WHAT THIS TASK INVOLVES –
Exactly as they appear below, repeat the lines from the one with "inserted | 0 | 2 |" through the one with "flip-flops: 90 / 90 / 52.4", and no others.

━━ DATA EXTRACT

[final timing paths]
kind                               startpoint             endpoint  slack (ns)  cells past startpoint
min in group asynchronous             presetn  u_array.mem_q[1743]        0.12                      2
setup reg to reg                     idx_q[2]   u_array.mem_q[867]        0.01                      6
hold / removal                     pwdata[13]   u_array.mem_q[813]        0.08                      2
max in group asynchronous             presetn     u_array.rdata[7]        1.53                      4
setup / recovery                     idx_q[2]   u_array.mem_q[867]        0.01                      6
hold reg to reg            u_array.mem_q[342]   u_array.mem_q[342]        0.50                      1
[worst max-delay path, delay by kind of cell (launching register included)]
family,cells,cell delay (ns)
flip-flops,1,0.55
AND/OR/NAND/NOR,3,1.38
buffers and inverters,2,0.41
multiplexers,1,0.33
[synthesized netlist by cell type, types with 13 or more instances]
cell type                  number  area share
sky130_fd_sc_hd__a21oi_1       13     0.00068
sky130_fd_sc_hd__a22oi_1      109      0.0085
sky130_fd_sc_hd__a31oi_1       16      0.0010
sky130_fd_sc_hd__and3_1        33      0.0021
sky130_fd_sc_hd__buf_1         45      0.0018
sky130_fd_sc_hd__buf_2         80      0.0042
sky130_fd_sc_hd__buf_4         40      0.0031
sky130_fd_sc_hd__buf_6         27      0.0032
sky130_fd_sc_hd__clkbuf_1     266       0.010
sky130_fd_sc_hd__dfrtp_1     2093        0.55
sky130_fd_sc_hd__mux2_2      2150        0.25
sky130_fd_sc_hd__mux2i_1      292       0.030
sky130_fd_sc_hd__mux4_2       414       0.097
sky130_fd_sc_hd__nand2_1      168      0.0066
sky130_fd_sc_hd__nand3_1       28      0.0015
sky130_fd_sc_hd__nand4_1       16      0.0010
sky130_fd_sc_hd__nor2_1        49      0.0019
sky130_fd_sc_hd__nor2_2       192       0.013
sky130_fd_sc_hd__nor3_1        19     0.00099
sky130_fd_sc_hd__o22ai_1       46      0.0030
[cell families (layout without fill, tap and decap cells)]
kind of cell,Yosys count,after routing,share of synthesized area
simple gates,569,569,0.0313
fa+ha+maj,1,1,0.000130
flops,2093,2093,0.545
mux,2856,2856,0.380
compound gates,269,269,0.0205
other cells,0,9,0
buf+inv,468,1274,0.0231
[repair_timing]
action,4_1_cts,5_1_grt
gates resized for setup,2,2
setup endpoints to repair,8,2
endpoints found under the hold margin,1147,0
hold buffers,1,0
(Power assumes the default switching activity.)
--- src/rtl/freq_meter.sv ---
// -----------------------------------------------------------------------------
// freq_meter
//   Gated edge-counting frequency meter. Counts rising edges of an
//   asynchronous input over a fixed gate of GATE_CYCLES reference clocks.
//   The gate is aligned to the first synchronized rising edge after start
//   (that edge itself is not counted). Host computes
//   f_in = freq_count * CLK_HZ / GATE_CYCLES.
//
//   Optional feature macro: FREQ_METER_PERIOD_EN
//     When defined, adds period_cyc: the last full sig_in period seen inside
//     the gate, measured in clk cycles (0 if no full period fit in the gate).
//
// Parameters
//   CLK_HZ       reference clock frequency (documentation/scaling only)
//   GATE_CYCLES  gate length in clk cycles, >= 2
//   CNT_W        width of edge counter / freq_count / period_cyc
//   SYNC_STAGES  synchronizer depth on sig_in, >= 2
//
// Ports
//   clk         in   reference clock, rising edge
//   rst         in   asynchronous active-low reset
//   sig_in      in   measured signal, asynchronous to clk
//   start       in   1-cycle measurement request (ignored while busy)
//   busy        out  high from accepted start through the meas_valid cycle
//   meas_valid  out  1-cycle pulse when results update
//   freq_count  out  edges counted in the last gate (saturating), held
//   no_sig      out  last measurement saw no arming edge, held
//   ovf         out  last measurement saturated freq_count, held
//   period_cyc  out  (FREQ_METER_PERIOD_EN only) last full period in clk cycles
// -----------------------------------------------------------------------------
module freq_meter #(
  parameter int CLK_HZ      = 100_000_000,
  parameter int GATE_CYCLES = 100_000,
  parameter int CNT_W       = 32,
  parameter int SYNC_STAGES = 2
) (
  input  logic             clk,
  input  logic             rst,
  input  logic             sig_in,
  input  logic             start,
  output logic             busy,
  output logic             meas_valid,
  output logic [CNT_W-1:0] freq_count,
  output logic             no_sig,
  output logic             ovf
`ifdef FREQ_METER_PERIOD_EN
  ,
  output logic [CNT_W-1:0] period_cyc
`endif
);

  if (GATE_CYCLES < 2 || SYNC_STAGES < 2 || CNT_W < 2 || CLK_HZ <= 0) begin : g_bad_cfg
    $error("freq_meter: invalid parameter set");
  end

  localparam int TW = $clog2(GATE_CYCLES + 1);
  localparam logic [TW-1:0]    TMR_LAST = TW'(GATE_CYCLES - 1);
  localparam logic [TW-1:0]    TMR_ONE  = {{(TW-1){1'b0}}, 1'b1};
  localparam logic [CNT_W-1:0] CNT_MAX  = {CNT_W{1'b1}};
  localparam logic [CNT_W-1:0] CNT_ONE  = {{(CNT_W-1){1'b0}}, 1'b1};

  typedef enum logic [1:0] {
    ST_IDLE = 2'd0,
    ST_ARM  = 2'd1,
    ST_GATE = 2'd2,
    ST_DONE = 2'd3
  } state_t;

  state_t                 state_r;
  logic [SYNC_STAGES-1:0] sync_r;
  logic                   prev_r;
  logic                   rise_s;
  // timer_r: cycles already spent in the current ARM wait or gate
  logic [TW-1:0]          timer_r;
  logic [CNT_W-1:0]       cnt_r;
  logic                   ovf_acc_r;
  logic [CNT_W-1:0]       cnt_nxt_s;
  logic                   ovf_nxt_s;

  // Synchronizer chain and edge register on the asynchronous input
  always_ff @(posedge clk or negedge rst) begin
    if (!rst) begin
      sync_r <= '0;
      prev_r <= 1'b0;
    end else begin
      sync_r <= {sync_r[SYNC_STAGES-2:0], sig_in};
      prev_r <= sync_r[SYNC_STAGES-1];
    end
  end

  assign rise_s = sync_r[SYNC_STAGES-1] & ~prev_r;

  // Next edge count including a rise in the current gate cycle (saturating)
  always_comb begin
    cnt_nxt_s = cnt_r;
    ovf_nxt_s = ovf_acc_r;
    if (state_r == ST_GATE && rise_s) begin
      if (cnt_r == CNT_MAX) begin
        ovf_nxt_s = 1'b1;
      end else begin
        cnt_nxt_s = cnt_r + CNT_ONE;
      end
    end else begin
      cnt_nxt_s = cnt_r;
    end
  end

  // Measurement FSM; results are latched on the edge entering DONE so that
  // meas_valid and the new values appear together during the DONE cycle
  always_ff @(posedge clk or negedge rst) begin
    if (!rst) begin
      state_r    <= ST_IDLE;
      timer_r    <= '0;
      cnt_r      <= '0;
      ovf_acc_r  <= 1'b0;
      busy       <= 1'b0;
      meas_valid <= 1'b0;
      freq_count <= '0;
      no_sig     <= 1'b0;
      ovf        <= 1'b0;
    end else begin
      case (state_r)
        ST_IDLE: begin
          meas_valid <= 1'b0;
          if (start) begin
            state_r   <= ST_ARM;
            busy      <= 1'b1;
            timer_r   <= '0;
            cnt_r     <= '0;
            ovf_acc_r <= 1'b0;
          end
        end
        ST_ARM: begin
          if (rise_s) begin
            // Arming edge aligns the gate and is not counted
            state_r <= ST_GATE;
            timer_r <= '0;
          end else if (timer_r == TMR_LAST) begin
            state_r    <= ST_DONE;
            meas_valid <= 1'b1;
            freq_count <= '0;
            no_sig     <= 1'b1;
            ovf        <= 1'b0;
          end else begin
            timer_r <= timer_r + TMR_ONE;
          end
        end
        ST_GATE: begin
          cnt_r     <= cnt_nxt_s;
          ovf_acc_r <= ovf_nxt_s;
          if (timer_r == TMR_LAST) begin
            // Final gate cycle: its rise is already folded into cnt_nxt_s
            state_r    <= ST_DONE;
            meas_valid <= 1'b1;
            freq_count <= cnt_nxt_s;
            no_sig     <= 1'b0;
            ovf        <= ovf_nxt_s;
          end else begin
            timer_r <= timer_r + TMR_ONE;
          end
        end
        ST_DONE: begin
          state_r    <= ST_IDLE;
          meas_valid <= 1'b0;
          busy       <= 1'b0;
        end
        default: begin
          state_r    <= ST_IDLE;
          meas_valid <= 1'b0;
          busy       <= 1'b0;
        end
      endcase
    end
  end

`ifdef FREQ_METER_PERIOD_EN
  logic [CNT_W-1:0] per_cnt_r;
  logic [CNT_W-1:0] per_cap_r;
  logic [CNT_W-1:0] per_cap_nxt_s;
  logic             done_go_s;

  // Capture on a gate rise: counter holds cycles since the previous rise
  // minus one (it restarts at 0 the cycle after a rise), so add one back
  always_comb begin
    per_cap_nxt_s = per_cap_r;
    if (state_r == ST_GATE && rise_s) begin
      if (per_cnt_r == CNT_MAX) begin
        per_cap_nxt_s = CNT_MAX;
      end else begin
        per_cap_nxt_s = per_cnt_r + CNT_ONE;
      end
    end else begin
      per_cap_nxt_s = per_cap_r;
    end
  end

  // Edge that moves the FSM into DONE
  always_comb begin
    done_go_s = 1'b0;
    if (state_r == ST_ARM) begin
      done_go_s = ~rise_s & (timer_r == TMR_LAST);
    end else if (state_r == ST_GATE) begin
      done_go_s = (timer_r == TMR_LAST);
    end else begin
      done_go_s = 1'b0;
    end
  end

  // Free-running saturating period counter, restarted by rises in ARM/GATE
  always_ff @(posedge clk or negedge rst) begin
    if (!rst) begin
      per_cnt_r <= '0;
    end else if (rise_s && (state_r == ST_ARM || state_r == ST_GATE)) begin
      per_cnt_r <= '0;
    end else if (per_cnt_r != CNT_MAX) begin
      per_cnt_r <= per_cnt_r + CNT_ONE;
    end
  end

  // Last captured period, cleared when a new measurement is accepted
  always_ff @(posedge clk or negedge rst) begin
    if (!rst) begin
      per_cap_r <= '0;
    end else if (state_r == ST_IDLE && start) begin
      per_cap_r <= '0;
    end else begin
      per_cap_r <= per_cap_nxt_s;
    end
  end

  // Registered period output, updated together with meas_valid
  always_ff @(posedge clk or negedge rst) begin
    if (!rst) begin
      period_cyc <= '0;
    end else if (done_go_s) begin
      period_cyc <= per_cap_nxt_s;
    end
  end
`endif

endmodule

━━━━
━━ DATA EXTRACT

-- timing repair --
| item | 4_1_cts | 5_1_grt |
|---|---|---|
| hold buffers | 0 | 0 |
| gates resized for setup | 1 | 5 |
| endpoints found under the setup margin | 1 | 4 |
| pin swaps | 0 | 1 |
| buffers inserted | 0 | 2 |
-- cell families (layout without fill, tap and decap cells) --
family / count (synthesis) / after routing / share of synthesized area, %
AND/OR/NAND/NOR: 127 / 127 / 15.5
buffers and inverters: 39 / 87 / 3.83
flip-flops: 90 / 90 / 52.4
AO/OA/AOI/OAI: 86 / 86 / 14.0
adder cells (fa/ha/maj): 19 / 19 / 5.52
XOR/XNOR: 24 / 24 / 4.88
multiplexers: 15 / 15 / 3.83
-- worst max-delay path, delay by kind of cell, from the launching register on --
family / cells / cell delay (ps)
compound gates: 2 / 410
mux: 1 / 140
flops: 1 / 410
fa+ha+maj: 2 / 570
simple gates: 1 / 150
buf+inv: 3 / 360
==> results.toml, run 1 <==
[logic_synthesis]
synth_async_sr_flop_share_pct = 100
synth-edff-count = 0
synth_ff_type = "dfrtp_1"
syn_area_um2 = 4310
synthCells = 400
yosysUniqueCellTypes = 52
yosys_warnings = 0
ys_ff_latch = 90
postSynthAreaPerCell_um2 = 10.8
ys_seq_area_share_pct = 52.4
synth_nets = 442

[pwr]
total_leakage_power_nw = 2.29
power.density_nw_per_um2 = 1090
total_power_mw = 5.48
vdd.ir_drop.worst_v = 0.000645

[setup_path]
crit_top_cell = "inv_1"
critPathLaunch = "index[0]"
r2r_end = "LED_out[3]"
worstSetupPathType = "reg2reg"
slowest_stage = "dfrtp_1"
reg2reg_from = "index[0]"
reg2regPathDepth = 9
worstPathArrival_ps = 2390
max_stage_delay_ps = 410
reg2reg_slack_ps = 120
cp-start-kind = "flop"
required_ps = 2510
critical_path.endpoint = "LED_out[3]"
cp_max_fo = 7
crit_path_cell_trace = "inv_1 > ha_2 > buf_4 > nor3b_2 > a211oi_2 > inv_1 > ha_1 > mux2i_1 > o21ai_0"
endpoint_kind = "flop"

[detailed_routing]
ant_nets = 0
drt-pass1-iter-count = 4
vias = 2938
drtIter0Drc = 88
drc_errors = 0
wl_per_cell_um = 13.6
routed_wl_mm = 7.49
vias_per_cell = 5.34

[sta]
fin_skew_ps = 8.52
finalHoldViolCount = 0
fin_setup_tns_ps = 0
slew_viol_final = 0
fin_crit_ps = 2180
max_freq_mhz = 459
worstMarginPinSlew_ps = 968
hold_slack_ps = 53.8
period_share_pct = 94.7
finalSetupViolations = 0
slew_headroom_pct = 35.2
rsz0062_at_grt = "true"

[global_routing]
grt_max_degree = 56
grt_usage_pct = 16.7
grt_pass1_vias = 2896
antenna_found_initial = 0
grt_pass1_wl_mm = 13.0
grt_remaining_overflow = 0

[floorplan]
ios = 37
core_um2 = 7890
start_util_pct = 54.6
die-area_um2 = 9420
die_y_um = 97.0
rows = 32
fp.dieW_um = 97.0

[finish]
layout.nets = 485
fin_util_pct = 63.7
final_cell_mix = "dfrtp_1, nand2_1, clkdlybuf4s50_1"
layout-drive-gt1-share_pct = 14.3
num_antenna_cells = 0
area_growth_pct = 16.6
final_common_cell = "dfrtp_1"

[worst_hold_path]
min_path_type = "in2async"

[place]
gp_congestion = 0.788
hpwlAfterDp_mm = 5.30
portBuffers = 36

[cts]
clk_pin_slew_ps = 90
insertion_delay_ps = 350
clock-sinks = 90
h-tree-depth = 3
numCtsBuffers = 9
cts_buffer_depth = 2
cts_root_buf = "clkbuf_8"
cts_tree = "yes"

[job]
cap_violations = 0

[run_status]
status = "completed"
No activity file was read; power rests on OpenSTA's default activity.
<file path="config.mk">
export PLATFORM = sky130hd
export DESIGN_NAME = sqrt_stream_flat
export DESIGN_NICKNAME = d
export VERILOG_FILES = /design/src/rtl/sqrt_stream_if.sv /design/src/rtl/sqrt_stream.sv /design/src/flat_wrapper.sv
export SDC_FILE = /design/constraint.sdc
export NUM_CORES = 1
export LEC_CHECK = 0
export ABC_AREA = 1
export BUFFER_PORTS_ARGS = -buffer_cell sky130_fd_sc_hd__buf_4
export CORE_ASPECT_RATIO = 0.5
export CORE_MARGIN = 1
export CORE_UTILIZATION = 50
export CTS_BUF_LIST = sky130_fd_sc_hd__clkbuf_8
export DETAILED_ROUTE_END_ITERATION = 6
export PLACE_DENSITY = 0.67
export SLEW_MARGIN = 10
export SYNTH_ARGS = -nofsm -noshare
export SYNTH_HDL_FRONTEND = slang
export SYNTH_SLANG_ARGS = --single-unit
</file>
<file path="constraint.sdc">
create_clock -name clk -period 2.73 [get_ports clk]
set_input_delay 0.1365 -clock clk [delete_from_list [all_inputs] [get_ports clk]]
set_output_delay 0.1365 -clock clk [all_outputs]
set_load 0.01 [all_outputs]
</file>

━━━━

EXERCISE ANSWER –
| buffers inserted | 0 | 2 |
-- cell families (layout without fill, tap and decap cells) --
family / count (synthesis) / after routing / share of synthesized area, %
AND/OR/NAND/NOR: 127 / 127 / 15.5
buffers and inverters: 39 / 87 / 3.83
flip-flops: 90 / 90 / 52.4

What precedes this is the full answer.